El amor miserable también puede ser perverso.

Existió hace muchos años una pequeña niña que habitaba en un castillo de Eslovaquia, consentida y culta. A los 15 años fue casada con un hombre que presumía en llamarse “el caballero negro”: violento y sádico. Sola, en una región desconocida, vivió con su horrible suegra protegiendo su nuevo castillo del enemigo, con el cual su esposo luchaba en la guerra. Sola, en una región desconocida, maltratada, conoce a un hombre que la inicia en las artes oscuras. Sola, en una región lejana, viuda, ociosa, dueña de todo lo que posee y rodeada de sirvientes a su disposición, Erzsébet Báthory se entrega a las garras del amor miserable hacía ella misma.

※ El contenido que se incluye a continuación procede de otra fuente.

==> inputs of 03-18 <==
Design microP, start of the top module:
module microP(
    input clk,
    input reset,
    output [7:0] imem_addr,
    input [16:0] imem_data,
    output [7:0] dmem_addr,
    output [7:0] dmem_wdata,
    output dmem_we,
    input [7:0] dmem_rdata,
    input [7:0] data_in,
    output out_we,
    output [7:0] data_out_col,
    output [7:0] data_out_addr
    );
clock: 3.51 ns
lec_check: 0
cap_margin: 20
core_margin: 2
core_utilization: 68
cts_cluster_diameter: 224
cts_cluster_size: 37
setup_slack_margin: -0.26
slew_margin: 20
run.sh (not shown) runs the stock make flow with config.mk's settings and CLKGATE_MAP_FILE=.
==> 07-15: changes against 03-18 <==
Settings changed: CORE_UTILIZATION 68 to 40, CTS_CLUSTER_DIAMETER 224 to not set, CTS_CLUSTER_SIZE 37 to not set, PLACE_DENSITY set to 0.6, SETUP_SLACK_MARGIN -0.26 to 0.88.
==> flow/constraint.sdc (replaced) <==
create_clock -name core_clock -period 4.5 [get_ports {clk}]
set_input_delay 0.9000 -clock core_clock [delete_from_list [all_inputs] [get_ports {clk}]]
set_output_delay 0.9000 -clock core_clock [all_outputs]
set_load 0.01 [all_outputs]
==> 07-24: changes against 03-18 <==
Settings changed: CORE_UTILIZATION 68 to 22, CTS_CLUSTER_DIAMETER 224 to not set, CTS_CLUSTER_SIZE 37 to not set, PLACE_DENSITY set to 0.6, SETUP_SLACK_MARGIN -0.26 to not set.
==> flow/constraint.sdc (replaced) <==
create_clock -name core_clock -period 4.5 [get_ports {clk}]
set_input_delay 0.9000 -clock core_clock [delete_from_list [all_inputs] [get_ports {clk}]]
set_output_delay 0.9000 -clock core_clock [all_outputs]
set_load 0.01 [all_outputs]
==> 02-27: changes against 03-18 <==
Settings changed: CORE_UTILIZATION 68 to 65, CTS_CLUSTER_DIAMETER 224 to not set, CTS_CLUSTER_SIZE 37 to 98, PLACE_DENSITY set to 0.6, SETUP_SLACK_MARGIN -0.26 to not set.
==> flow/constraint.sdc (replaced) <==
create_clock -name core_clock -period 5.04 [get_ports {clk}]
set_input_delay 1.0080 -clock core_clock [delete_from_list [all_inputs] [get_ports {clk}]]
set_output_delay 1.0080 -clock core_clock [all_outputs]
set_load 0.01 [all_outputs]
==> comparison table <==
	02-27	03-18	07-24	07-15
Result of the run	timing/DRC/antenna clean	aborted with a tool error	timing/DRC/antenna clean	timing/DRC/antenna clean
Last stage reached	-	global routing	-	-
Number of buffers inserted by post-CTS setup repair	0	0	0	18
Clock distribution power	0.00152 W	-	0.00159 W	0.00175 W
Clock buffers and inverters, area share	7.15%	-	6.63%	6.70%
Vertical die size	126 microns	123 microns	213 microns	159 microns
Worst voltage drop across the vdd grid	0.298 mV	-	0.323 mV	0.268 mV
CP Data Required Time	2.70 ns	-	4.83 ns	4.69 ns
Cell with the largest stage delay on the worst path	edfxtp_1	-	edfxtp_1	mux4_2
Final cell count without fillers	1,239	-	1,650	1,437
Group drawing the most power	sequential cells	-	sequential cells	sequential cells
Final Power	0.00404 W	-	0.00441 W	0.00482 W
Count of warning messages emitted by the tools	100	-	98	101
Final Cell Area	11,300 sq um	-	11,900 sq um	12,900 sq um
Headroom to the max-slew limit	44.5%	-	52.8%	43.3%
Clock network fraction of total power	37.7%	-	36.1%	36.2%
Die Width	126 microns	123 microns	213 microns	159 microns
Static leakage	4.56 nW	-	4.61 nW	5.11 nW
Final hold viol count	0	-	0	0
Met2 wire length	14.9 mm	-	13.5 mm	14.3 mm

Obsesionada con la inmortalidad, la omnipotencia y la juventud eterna asesina, una por una, a lo largo de once años a más de 600 jóvenes vírgenes, que acudían por su propio pie al castillo donde habrían de morir, encantadas con el título, el porte y el personaje de la Condesa. Espeluznante, brutal y macabra, la Condesa Báthory vaciaba la sangre de sus víctimas en tinas que después esparcía por su cuerpo desnudo, culminando con una cena cuyo platillo principal consistía en los restos de una joven mujer acompañados por su sangre, a la luz de las velas. Mientras, a sus pies, el calabozo de su castillo estaba repleto de recipientes vivos de sangre.

El amor miserable que también es traicionero, la recluyó los últimos años de su vida a vivir en la oscuridad de un cuarto, apartada de todo contacto humano. La pregunta para Erzsébet Báthory no debería ser por qué hizo lo que hizo, sino si lo volvería a hacer, y ella, como fiel representante del amor miserable más hediondo, contestará que sí. Todos lo hacemos.

Pero ¿por qué el ser humano padece – y los hay que son asiduos – a este tipo de amor? ¿Por qué nos adentramos en una espiral dañina en todas sus manifestaciones y a veces combinaciones grotescas: eros, storgé, philia y ágape? ¿Por necedad, casualidad, placer, negligencia, ignorancia, inconsciencia o gusto? ¿Por qué, Helena? ¿Por qué, Báthory?